Stored data:
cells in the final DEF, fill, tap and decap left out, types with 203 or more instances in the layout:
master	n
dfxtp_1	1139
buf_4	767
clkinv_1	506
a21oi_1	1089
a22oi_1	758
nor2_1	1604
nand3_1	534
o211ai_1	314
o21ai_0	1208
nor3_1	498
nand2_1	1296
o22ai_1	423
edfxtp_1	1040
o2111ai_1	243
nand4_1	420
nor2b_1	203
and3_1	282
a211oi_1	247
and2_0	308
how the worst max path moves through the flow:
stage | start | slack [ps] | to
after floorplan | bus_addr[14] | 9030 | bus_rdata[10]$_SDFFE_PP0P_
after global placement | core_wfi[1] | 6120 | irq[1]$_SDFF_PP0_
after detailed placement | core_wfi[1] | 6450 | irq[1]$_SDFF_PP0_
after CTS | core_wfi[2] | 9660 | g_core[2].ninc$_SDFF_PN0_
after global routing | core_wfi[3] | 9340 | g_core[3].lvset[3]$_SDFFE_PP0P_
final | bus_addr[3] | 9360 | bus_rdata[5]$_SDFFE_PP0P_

Work item:
Above are the records. Identify each line that contains the word "global".

Problem solution:
after global placement | core_wfi[1] | 6120 | irq[1]$_SDFF_PP0_
after global routing | core_wfi[3] | 9340 | g_core[3].lvset[3]$_SDFFE_PP0P_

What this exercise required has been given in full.